キャラクターなりの美学があるから、アカリのことがずっと大好きです

――第1話から第4話まではいわば“アカリの回”という印象があるのですが、第4話までのストーリーを読まれてどのように感じられましたか?

花守:第1話から第4話までは、この世界がティアラの言う“元の世界”、つまりゲームの中の世界であるということを意識的に説明したり、彷彿とさせたりするシーンが随所に散りばめられています。

その中で、アカリはかつてメインヒロインだった存在としてそこに立っているわけですが、もしかしたら「正しさ」としてこの世界に存在しているのは、実はアカリのほうなんじゃないか、というちょっとした恐怖感のようなものを見ている方は受け取るんじゃないかな。ホラーというほどではないんですけど、そういう感覚があるような気がします。
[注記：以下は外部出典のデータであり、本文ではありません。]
==> src/hw/stbuf_pkg.sv <==
package stbuf_pkg;

  // shift FIFO geometry
  localparam int SRL_DEPTH   = 16;
  localparam int SRL_LEVEL_W = $clog2(SRL_DEPTH + 1);  // 0..16 needs 5 bits

  typedef logic [SRL_LEVEL_W-1:0] srl_level_t;

  // apb widths
  typedef logic [7:0]  apb_addr_t;
  typedef logic [31:0] apb_data_t;

  // master to slave
  typedef struct packed {
    apb_addr_t paddr;
    logic      psel;
    logic      penable;
    logic      pwrite;
    apb_data_t pwdata;
  } apb_req_t;

  // slave to master
  typedef struct packed {
    apb_data_t prdata;
    logic      pready;
    logic      pslverr;
  } apb_rsp_t;

  // status bits common to both FIFOs
  typedef struct packed {
    logic empty;
    logic full;
  } fifo_flags_t;

  // register map
  localparam apb_addr_t REG_CTRL   = 8'h00;
  localparam apb_addr_t REG_STATUS = 8'h04;
  localparam apb_addr_t REG_LEVEL  = 8'h08;
  localparam apb_addr_t REG_ERR    = 8'h0C;

  // field positions
  localparam int CTRL_ENABLE_BIT  = 0;
  localparam int CTRL_FLUSH_BIT   = 1;  // self-clearing
  localparam int ERR_OVERRUN_BIT  = 0;
  localparam int ERR_UNDERRUN_BIT = 1;
  localparam int LEVEL_RAM_LSB    = 8;  // ram level sits above the srl level

endpackage
==> src/hw/stbuf_top.sv <==
`timescale 1ns/1ps

module stbuf_top #(
  parameter int P_DATA_W = 32,
  parameter int P_RAM_AW = 3
) (
  input  logic                i_clk,
  input  logic                i_arst_n,
  input  logic                i_push,
  input  logic [P_DATA_W-1:0] i_push_data,
  output logic                o_in_full,
  output logic                o_out_valid,
  output logic [P_DATA_W-1:0] o_out_data,
  input  logic                i_pop,
  input  stbuf_pkg::apb_req_t i_apb,
  output stbuf_pkg::apb_rsp_t o_apb
);

  stbuf_pkg::fifo_flags_t srl_flags;
  stbuf_pkg::fifo_flags_t ram_flags;
  stbuf_pkg::srl_level_t  srl_level;
  logic [P_RAM_AW:0]      ram_level;
  logic [P_DATA_W-1:0]    srl_head;
  logic                   xfer;       // pops the shift FIFO and pushes the RAM FIFO
  logic                   enable;
  logic                   flush;
  logic                   drop;
  logic                   underrun;

  // one word per cycle while enabled and not blocked
  assign xfer = enable & ~srl_flags.empty & ~ram_flags.full;

  shift_reg_fifo #(
    .P_DATA_W (P_DATA_W)
  ) u_srl_fifo (
    .i_clk       (i_clk),
    .i_arst_n    (i_arst_n),
    .i_flush     (flush),
    .i_push      (i_push),
    .i_push_data (i_push_data),
    .i_pop       (xfer),
    .o_head      (srl_head),
    .o_flags     (srl_flags),
    .o_level     (srl_level),
    .o_drop      (drop)
  );

  ram_fifo #(
    .P_DATA_W (P_DATA_W),
    .P_RAM_AW (P_RAM_AW)
  ) u_ram_fifo (
    .i_clk       (i_clk),
    .i_arst_n    (i_arst_n),
    .i_flush     (flush),
    .i_push      (xfer),
    .i_push_data (srl_head),
    .i_pop       (i_pop),
    .o_head      (o_out_data),
    .o_flags     (ram_flags),
    .o_level     (ram_level),
    .o_underrun  (underrun)
  );

  apb_status_regs #(
    .P_RAM_AW (P_RAM_AW)
  ) u_regs (
    .i_clk          (i_clk),
    .i_arst_n       (i_arst_n),
    .i_apb          (i_apb),
    .o_apb          (o_apb),
    .i_srl_flags    (srl_flags),
    .i_ram_flags    (ram_flags),
    .i_srl_level    (srl_level),
    .i_ram_level    (ram_level),
    .i_overrun_evt  (drop),
    .i_underrun_evt (underrun),
    .o_enable       (enable),
    .o_flush        (flush)
  );

  assign o_in_full   = srl_flags.full;
  assign o_out_valid = ~ram_flags.empty;  // fall-through head is valid

endmodule

==> src/hw/apb_status_regs.sv <==
`timescale 1ns/1ps

module apb_status_regs #(
  parameter int P_RAM_AW = 3
) (
  input  logic                   i_clk,
  input  logic                   i_arst_n,
  input  stbuf_pkg::apb_req_t    i_apb,
  output stbuf_pkg::apb_rsp_t    o_apb,
  input  stbuf_pkg::fifo_flags_t i_srl_flags,
  input  stbuf_pkg::fifo_flags_t i_ram_flags,
  input  stbuf_pkg::srl_level_t  i_srl_level,
  input  logic [P_RAM_AW:0]      i_ram_level,
  input  logic                   i_overrun_evt,
  input  logic                   i_underrun_evt,
  output logic                   o_enable,
  output logic                   o_flush
);

  logic                 access;
  logic                 wr;
  logic                 hit_ctrl;
  logic                 hit_status;
  logic                 hit_level;
  logic                 hit_err;
  logic                 addr_ok;
  logic                 overrun;
  logic                 underrun;
  stbuf_pkg::apb_data_t rdata;

  // access phase, slave never stalls
  assign access = i_apb.psel & i_apb.penable;
  assign wr     = access & i_apb.pwrite;

  assign hit_ctrl   = (i_apb.paddr == stbuf_pkg::REG_CTRL);
  assign hit_status = (i_apb.paddr == stbuf_pkg::REG_STATUS);
  assign hit_level  = (i_apb.paddr == stbuf_pkg::REG_LEVEL);
  assign hit_err    = (i_apb.paddr == stbuf_pkg::REG_ERR);
  assign addr_ok    = hit_ctrl | hit_status | hit_level | hit_err;

  // control register, flush lives for one cycle only
  always_ff @(posedge i_clk or negedge i_arst_n) begin
    if (!i_arst_n) begin
      o_enable <= 1'b0;
      o_flush  <= 1'b0;
    end else begin
      o_flush <= wr & hit_ctrl & i_apb.pwdata[stbuf_pkg::CTRL_FLUSH_BIT];
      if (wr && hit_ctrl) begin
        o_enable <= i_apb.pwdata[stbuf_pkg::CTRL_ENABLE_BIT];
      end
    end
  end

  // sticky error bits, a new event beats the clear
  always_ff @(posedge i_clk or negedge i_arst_n) begin
    if (!i_arst_n) begin
      overrun  <= 1'b0;
      underrun <= 1'b0;
    end else begin
      if (i_overrun_evt) begin
        overrun <= 1'b1;
      end else if (wr && hit_err && i_apb.pwdata[stbuf_pkg::ERR_OVERRUN_BIT]) begin
        overrun <= 1'b0;
      end
      if (i_underrun_evt) begin
        underrun <= 1'b1;
      end else if (wr && hit_err && i_apb.pwdata[stbuf_pkg::ERR_UNDERRUN_BIT]) begin
        underrun <= 1'b0;
      end
    end
  end

  // read mux
  always_comb begin
    rdata = '0;
    if (hit_ctrl) begin
      rdata[stbuf_pkg::CTRL_ENABLE_BIT] = o_enable;  // flush reads back as 0
    end else if (hit_status) begin
      rdata[0] = i_srl_flags.empty;
      rdata[1] = i_srl_flags.full;
      rdata[2] = i_ram_flags.empty;
      rdata[3] = i_ram_flags.full;
    end else if (hit_level) begin
      rdata[stbuf_pkg::SRL_LEVEL_W-1:0]                  = i_srl_level;
      rdata[stbuf_pkg::LEVEL_RAM_LSB +: P_RAM_AW + 1]    = i_ram_level;
    end else if (hit_err) begin
      rdata[stbuf_pkg::ERR_OVERRUN_BIT]  = overrun;
      rdata[stbuf_pkg::ERR_UNDERRUN_BIT] = underrun;
    end
  end

  // response only during the access phase
  assign o_apb.prdata  = (access && !i_apb.pwrite) ? rdata : '0;
  assign o_apb.pready  = access;
  assign o_apb.pslverr = access & ~addr_ok;

  // protocol checks on the master side
  a_penable_psel: assert property (
    @(posedge i_clk) disable iff (!i_arst_n)
    i_apb.penable |-> i_apb.psel
  );

  // setup phase is always followed by its access phase
  a_setup_access: assert property (
    @(posedge i_clk) disable iff (!i_arst_n)
    (i_apb.psel && !i_apb.penable) |=> (i_apb.psel && i_apb.penable)
  );

endmodule

==> src/hw/ram_fifo.sv <==
`timescale 1ns/1ps

module ram_fifo #(
  parameter int P_DATA_W = 32,
  parameter int P_RAM_AW = 3
) (
  input  logic                   i_clk,
  input  logic                   i_arst_n,
  input  logic                   i_flush,
  input  logic                   i_push,
  input  logic [P_DATA_W-1:0]    i_push_data,
  input  logic                   i_pop,
  output logic [P_DATA_W-1:0]    o_head,
  output stbuf_pkg::fifo_flags_t o_flags,
  output logic [P_RAM_AW:0]      o_level,
  output logic                   o_underrun
);

  localparam int DEPTH = 1 << P_RAM_AW;

  logic [P_DATA_W-1:0] mem [DEPTH];
  logic [P_RAM_AW-1:0] wr_ptr;
  logic [P_RAM_AW-1:0] rd_ptr;
  logic [P_RAM_AW:0]   count;
  logic                full;
  logic                empty;
  logic                pop_ok;

  assign full   = (count == (P_RAM_AW + 1)'(DEPTH));
  assign empty  = (count == '0);
  assign pop_ok = i_pop & ~empty;

  // storage, written at the push edge
  always_ff @(posedge i_clk) begin
    if (i_push) begin
      mem[wr_ptr] <= i_push_data;
    end
  end

  // fall-through head, a new word shows one cycle after its push
  assign o_head = mem[rd_ptr];

  // pointers wrap on their own width
  always_ff @(posedge i_clk or negedge i_arst_n) begin
    if (!i_arst_n) begin
      wr_ptr <= '0;
      rd_ptr <= '0;
    end else if (i_flush) begin
      wr_ptr <= '0;
      rd_ptr <= '0;
    end else begin
      if (i_push) begin
        wr_ptr <= wr_ptr + 1'b1;
      end
      if (pop_ok) begin
        rd_ptr <= rd_ptr + 1'b1;
      end
    end
  end

  // separate count keeps full and empty apart when the pointers meet
  always_ff @(posedge i_clk or negedge i_arst_n) begin
    if (!i_arst_n) begin
      count <= '0;
    end else if (i_flush) begin
      count <= '0;
    end else begin
      case ({i_push, pop_ok})
        2'b10:   count <= count + 1'b1;
        2'b01:   count <= count - 1'b1;
        default: count <= count;
      endcase
    end
  end

  always_ff @(posedge i_clk or negedge i_arst_n) begin
    if (!i_arst_n) begin
      o_underrun <= 1'b0;
    end else begin
      o_underrun <= i_pop & empty;  // pop ignored, reported next cycle
    end
  end

  assign o_flags.empty = empty;
  assign o_flags.full  = full;
  assign o_level       = count;

  // the transfer path upstream must hold off while full
  a_no_push_full: assert property (
    @(posedge i_clk) disable iff (!i_arst_n)
    !(i_push && full)
  );

endmodule

==> src/hw/shift_reg_fifo.sv <==
`timescale 1ns/1ps

module shift_reg_fifo #(
  parameter int P_DATA_W = 32
) (
  input  logic                   i_clk,
  input  logic                   i_arst_n,
  input  logic                   i_flush,
  input  logic                   i_push,
  input  logic [P_DATA_W-1:0]    i_push_data,
  input  logic                   i_pop,
  output logic [P_DATA_W-1:0]    o_head,
  output stbuf_pkg::fifo_flags_t o_flags,
  output stbuf_pkg::srl_level_t  o_level,
  output logic                   o_drop
);

  localparam int IDX_W = $clog2(stbuf_pkg::SRL_DEPTH);

  logic [P_DATA_W-1:0]   mem [stbuf_pkg::SRL_DEPTH];
  stbuf_pkg::srl_level_t level;
  stbuf_pkg::srl_level_t level_m1;
  logic [IDX_W-1:0]      rd_idx;
  logic                  full;
  logic                  empty;
  logic                  push_ok;
  logic                  pop_ok;

  assign full    = (level == stbuf_pkg::srl_level_t'(stbuf_pkg::SRL_DEPTH));
  assign empty   = (level == '0);
  assign push_ok = i_push & ~full;  // dropped when full, even with a pop
  assign pop_ok  = i_pop & ~empty;

  // oldest word sits at level-1, newest always at index 0
  assign level_m1 = level - 1'b1;
  assign rd_idx   = level_m1[IDX_W-1:0];
  assign o_head   = mem[rd_idx];

  // tapped shift register, shifts on every accepted push
  always_ff @(posedge i_clk) begin
    if (push_ok) begin
      mem[0] <= i_push_data;
      for (int i = 1; i < stbuf_pkg::SRL_DEPTH; i++) begin
        mem[i] <= mem[i-1];
      end
    end
  end

  // occupancy doubles as the read address
  always_ff @(posedge i_clk or negedge i_arst_n) begin
    if (!i_arst_n) begin
      level <= '0;
    end else if (i_flush) begin
      level <= '0;
    end else begin
      case ({push_ok, pop_ok})
        2'b10:   level <= level + 1'b1;
        2'b01:   level <= level - 1'b1;
        default: level <= level;  // idle, or push and pop together
      endcase
    end
  end

  always_ff @(posedge i_clk or negedge i_arst_n) begin
    if (!i_arst_n) begin
      o_drop <= 1'b0;
    end else begin
      o_drop <= i_push & full;  // one-cycle pulse per lost word
    end
  end

  assign o_flags.empty = empty;
  assign o_flags.full  = full;
  assign o_level       = level;

  // the read address must stay inside the tap range
  a_level_range: assert property (
    @(posedge i_clk) disable iff (!i_arst_n)
    level <= stbuf_pkg::srl_level_t'(stbuf_pkg::SRL_DEPTH)
  );

endmodule

==> config.mk <==
export PLATFORM = sky130hd
export DESIGN_NAME = stbuf_top
export DESIGN_NICKNAME = d
export VERILOG_FILES = /design/src/hw/stbuf_pkg.sv /design/src/hw/stbuf_top.sv /design/src/hw/apb_status_regs.sv /design/src/hw/ram_fifo.sv /design/src/hw/shift_reg_fifo.sv
export SDC_FILE = /design/constraint.sdc
export NUM_CORES = 1
export LEC_CHECK = 0
export BUFFER_PORTS_ARGS = -buffer_cell sky130_fd_sc_hd__buf_2
export CAP_MARGIN = 20
export CORE_MARGIN = 5
export CORE_UTILIZATION = 29
export DETAILED_ROUTE_END_ITERATION = 12
export GPL_TIMING_DRIVEN = 0
export MAX_ROUTING_LAYER = met4
export PLACE_DENSITY = 0.43
export SETUP_SLACK_MARGIN = 0.05
export SYNTH_ARGS = -nofsm -noshare
export SYNTH_HDL_FRONTEND = slang
export SYNTH_SLANG_ARGS = --single-unit
export TNS_END_PERCENT = 50
==> constraint.sdc <==
create_clock -name i_clk -period 19.5 [get_ports i_clk]
set_input_delay 1.95 -clock i_clk [delete_from_list [all_inputs] [get_ports i_clk]]
set_output_delay 1.95 -clock i_clk [all_outputs]
set_load 0.02 [all_outputs]
# Yosys cells after proc, flatten, opt, wreduce, memory -nomap -nowiden
# Memories as Yosys holds them, arrays and structs flattened.
# Cells that the tools add are included.
[totals] ff_bits=21 ramBits=768 inputBits=79 word_cells=89 n_memories=2
[classes] n_addsub=6 eq_ne=9 n_mux=27 bitwise_logic=20 reduce_logical=15
[memory_table] name="u_srl_fifo.mem" words=16 width=32 rd=16 rd_ports_with_merged_regs=0 write_ports=16 line="shift_reg_fifo.sv:20" text="logic [P_DATA_W-1:0] mem [stbuf_pkg::SRL_DEPTH];"
[memory_table] name="u_ram_fifo.mem" words=8 width=32 rd=1 rd_ports_with_merged_regs=0 write_ports=1 line="ram_fifo.sv:21" text="logic [P_DATA_W-1:0] mem [DEPTH];"
[ops] cell="two-way mux 4 bit" count=6
[ops] cell="== test 8 x 4 -> 1 bit (second input constant)" count=2
[ops] cell="two-way mux 3 bit" count=5
[ops] cell="bitwise AND 1 bit" count=12
[ops] cell="two-way mux 12 bit" count=1
[ops] cell="two-way mux 1 bit" count=10
[ops] cell="case mux 5 bit (2 select lines)" count=1
[ops] cell="== test 8 x 3 -> 1 bit (second input constant)" count=1
[ops] cell="logical NOT 8 bit" count=1
[ops] cell="case mux 4 bit (2 select lines)" count=1
[ops] cell="nonzero test 2 bit" count=4
[ops] cell="adder 3 x 1 -> 3 bit (second input constant)" count=2
[ops] cell="nonzero test 3 bit" count=2
[ops] cell="adder 5 x 1 -> 5 bit (second input constant)" count=1
[ops] cell="== test 5 bit (second input constant)" count=1
[ops] cell="logical AND 1 bit" count=5
[ops] cell="logical NOT 5 bit" count=1
[ops] cell="two-way mux 5 bit" count=1
[ops] cell="NOT 1 bit" count=5
[ops] cell="subtractor 5 x 1 -> 5 bit (second input constant)" count=1
[ops] cell="adder 4 x 1 -> 4 bit (second input constant)" count=1
[ops] cell="== test 2 x 1 -> 1 bit (second input constant)" count=2
[ops] cell="== test 2 bit (second input constant)" count=2
[ops] cell="== test 4 bit (second input constant)" count=1
[ops] cell="5 further kinds" count=8

# Longest topological paths before layout
[depth] depth_word=8 mapped_depth=15 mapped_depth_nobuf=12

# By module
# A second synthesis with hierarchy kept.
[hier_totals] hier_cells=1283 area_unflattened_um2=30560.6
[by_module_without_submodules] module="shift_reg_fifo" instances=1 cells_each=771 area_per_inst_um2=19726.4
[by_module_without_submodules] module="ram_fifo" instances=1 cells_each=446 area_per_inst_um2=10281.1
[by_module_without_submodules] module="apb_status_regs" instances=1 cells_each=64 area_per_inst_um2=536.8
[by_module_without_submodules] module="stbuf_top" instances=1 cells_each=2 area_per_inst_um2=16.3

# Least setup slack after synthesis
# No wires, ideal clock.
[synth_timing] path_kind="input port to flip-flop" start="input i_push" end="memory u_srl_fifo.mem[0][0] (enable)" arrival_time_ns=11.915 required_ns=18.640 setup_slack_ns=6.725 cell_stages=2 n_path_buf=0 path_cell_list="nand2b_1 > inv_1"
[synth_rtl] item="start: declaration" line="stbuf_top.sv:9" text="input logic i_push,"
[synth_rtl] item="end: declaration" line="shift_reg_fifo.sv:20"

==> metrics.csv <==
stage;metric;value;unit
placement;dpl hpwl;40.0;mm
detailed_routing;Post-DRT Antenna Nets;0;
detailed_routing;DRT iter0 DRCs;878;
global_route;pin count of the biggest net entering global routing;145;
detailed_routing;final wirelength;61.6;mm
cells_and_area;final core utilization;34.5;%
clocking;post_cts resized;0;
synthesis;Post-Syn Area;0.0304;mm2
synthesis;Yosys cell types;46;
placement;GP Congestion;0.702;
critical_path;WP data arrival;3510;ps
timing;Fin Setup TNS;0;ps
synthesis;simple-gate share of the synthesized area;1.36;%
clocking;clk sinks;789;
run;Max Cap Viol;0;
detailed_routing;Via density;4.48;
synthesis;Seq/Total Area, Yosys;77.6;%
critical_path;crit path kind;in2out;
critical_path;CP max FO;5;
critical_path;worst r2r path cells;8;
clocking;Root Driver;clkbuf_16;
clocking;TritonCTS clock tree;yes;
detailed_routing;DR vias;13177;
die;row cnt;118;
timing;Least-Margin Pin Slew;991;ps
synthesis;Synth Register Bits;789;
synthesis;Compound-Gate Fraction of Synth Area;0.420;%
die;Die ar.;0.111;mm2
synthesis;Synth Area in Adders;0.412;%
detailed_routing;Pre-antenna DRT Iters;5;
pwr;PD cells;165;mW/mm2
synthesis;post-synth top area share;75.9;%
timing;Tmin final;5460;ps
die;Ports;147;
pwr;Pleak;11.7;nW
detailed_routing;DRC viols;0;
cells_and_area;nets;1582;
synthesis;largest family of logic cells by synthesized area;multiplexers;
global_route;GRT Max-Usage Layer;met2;
clocking;Max Buffers Root-to-Sink;3;
detailed_routing;Avg WL per Cell;20.9;um
timing;Slew headroom;33.9;%
timing;Final Max Tran Viols;0;
global_route;first-pass GRT wire length;92.4;mm
global_route;initial antenna violation count;1;
die;Starting Density;29.3;%
synthesis;post-synthesis mux area share;18.0;%
synthesis;Ys Warns;0;
global_route;routing usage on met3;1.83;%
clocking;CTS Hold Bufs;0;
timing;unrepaired setup endpoints after global routing;no;
cells_and_area;share of cells above drive strength 1;35.5;%
cells_and_area;area grow syn2layout;17.7;%
critical_path;Req. time, crit path;17550;ps
min_path;hold path depth;1;
clocking;Clock Latency Late Sink;630;ps
synthesis;Yosys top cell by area;edfxtp_1;
clocking;CTS clk-pin slew, worst paths;60;ps
pwr;Max VDD drop;0.0000609;V
global_route;GRT met1 Usage;15.0;%
clocking;CTS Buf Count;87;
critical_path;crit start category;primary input;
timing;Max Fclk;183;MHz
cells_and_area;fillers;9601;
placement;Port Buffers;91;
synthesis;syn_area_per_cell;24.1;um2
run_status;status;finished, final reports clean;
timing;final worst-path cycle share;28.0;%
global_route;vias in the first global route;14416;
critical_path;crit path capture type;output pin;
die;core region area;0.104;mm2
timing;clk_skew;19.3;ps
min_path;HP Class;reg2reg;
timing;Final Hold Fails;0;
die;Die Y;334;um
global_route;GRT overflow;0;
synthesis;Synth Area in XOR/XNOR;0.424;%
timing;Final setup viols;0;
global_route;Global Route Usage Sum;11.2;%
die;Die Width;334;um
clocking;Post CTS Setup Buffer Count;0;
synthesis;top post-synthesis cells by area;edfxtp_1, mux4_2, dfrtp_1, mux2_2, buf_4;
clocking;htree depth;3;
global_route;met2 Usage GRT;17.8;%
synthesis;Mapped Cells;1262;
pwr;Power Total;5.92;mW
[kinds of logic after synthesis]
logic type | after synthesis
compound gates | 19
xor+xnor | 13
fa+ha+maj | 10
buf+inv | 93
flops | 789
mux | 263
other cells | 1
simple gates | 74
[layer usage]
layer,vias to the layer above,routed length (um)
met3,73,2210
met2,200,30000
met5,-,0
met4,0,1010
li1,5823,-
met1,7081,28400
[flip-flops by register name, summed over array words and instances, names as in the netlist, 3 cells and up]
| signal | count |
|---|---|
| u_srl_fifo.mem | 512 |
| u_ram_fifo.wr_ptr | 3 |
| u_ram_fifo.rd_ptr | 3 |
| u_ram_fifo.mem | 256 |
| u_ram_fifo.o_level | 4 |
| u_srl_fifo.o_level | 5 |
[layout by cell type (no fill, tap or decap), types with 4 or more instances in the layout]
cell type / synthesis / final
mux2i_1: 5 / 5
buf_16: 0 / 4
ha_1: 10 / 10
clkbuf_1: 30 / 47
clkbuf_16: 0 / 88
buf_1: 4 / 4
conb_1: 1 / 23
nor2_1: 19 / 16
a21oi_1: 6 / 6
dfrtp_1: 21 / 21
nand2_1: 9 / 9
buf_6: 8 / 25
inv_1: 6 / 5
nor3_2: 1 / 5
nand3_1: 4 / 4
mux2_2: 32 / 32
buf_4: 24 / 29
buf_2: 19 / 110
xor2_1: 7 / 7
nand2b_1: 7 / 7
bufinv_16: 0 / 4
clkinvlp_4: 0 / 5
xnor2_1: 4 / 4
edfxtp_1: 768 / 768
clkinv_1: 0 / 27
and2_1: 8 / 8
nor4_1: 5 / 4
mux4_2: 224 / 224
clkinv_2: 0 / 11
[area by class of cell]
cell class                      count  area [um2]  share of cell area [%]
Clock inverter                     53         400                    1.12
Timing Repair Buffer              120         855                    2.39
Clock buffer                      105        2270                    6.33
Sequential cell                   789       23600                    65.9
Tap cell                         1380        1730                    4.83
Inverter                            8        37.5                   0.105
Buffer                             85         493                    1.38
Antenna cell                        2        5.00                  0.0140
Multi-Input combinational cell    402        6410                    17.9
[cell usage after synthesis, drive strengths merged]
cell	count
nor3	6
dfrtp	21
nor3b	1
xor2	7
nand4bb	1
nor4	5
o31ai	1
and2	9
nor2	19
or4b	3
a211oi	2
nor2b	3
o21ai	1
and3	1
nand2	9
a22oi	3
a21boi	1
nand2b	7
nand4	1
nand4b	3
or3	1
inv	8
a221oi	1
edfxtp	768
o22ai	1
nand3	4
a21oi	6
mux2	34
ha	10
mux4	224
nor4bb	1
xnor2	6
o41ai	2
buf	55
conb	1
o21a	1
mux2i	5
clkbuf	30
[metrics by stage]
step	instance area (um2)	instances	hold WS [ps]	setup slack, ps
after CTS	35800	2942	427	14040
after floorplan	30500	1284	408	6720
after detailed placement	33100	2784	413	14070
after global placement	32700	2755	421	3110
after global routing	35800	2942	446	13950
final	35800	2944	427	14040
メインヒロインという存在があるけれど、今回のアニメの主人公、つまり作品の主人公は悪役令嬢として描かれているティアラです。じゃあ、その悪役令嬢はどうしたら幸せになれるのかという。悪役令嬢と言いつつも、ティアラはすごく真っすぐで、真面目に生きてきたことも描かれているんですよ。

一見、決められた運命があるように見えて、でも人生の積み重ね次第で、いくらでも未来を変えることができる。この世界は決して“ゲームの世界”じゃないんだということが、第4話までで描かれているんじゃないかなと思っています。

それが単にゲームのシナリオをなぞるだけではなく、「ちゃんと自分たちの幸せを探していく物語なんだよ」と教えてくれる。その役割を第4話までのアカリが見せているところが、この作品の魅力のひとつなんじゃないかなって私は思っています。

――キャラクターだけを見ると「手強すぎる恋敵」とまではいかなくても、ちょっとツンとした要素を持っているのかなという印象があります。

花守:そうですね。設定だけを見ると、そう思ってしまいがちなんですけど、たとえば第4話でアカリがティアラに手紙を渡すシーンを見ていると、「この子、すごくいい子なんじゃないかな」と感じるんですよね。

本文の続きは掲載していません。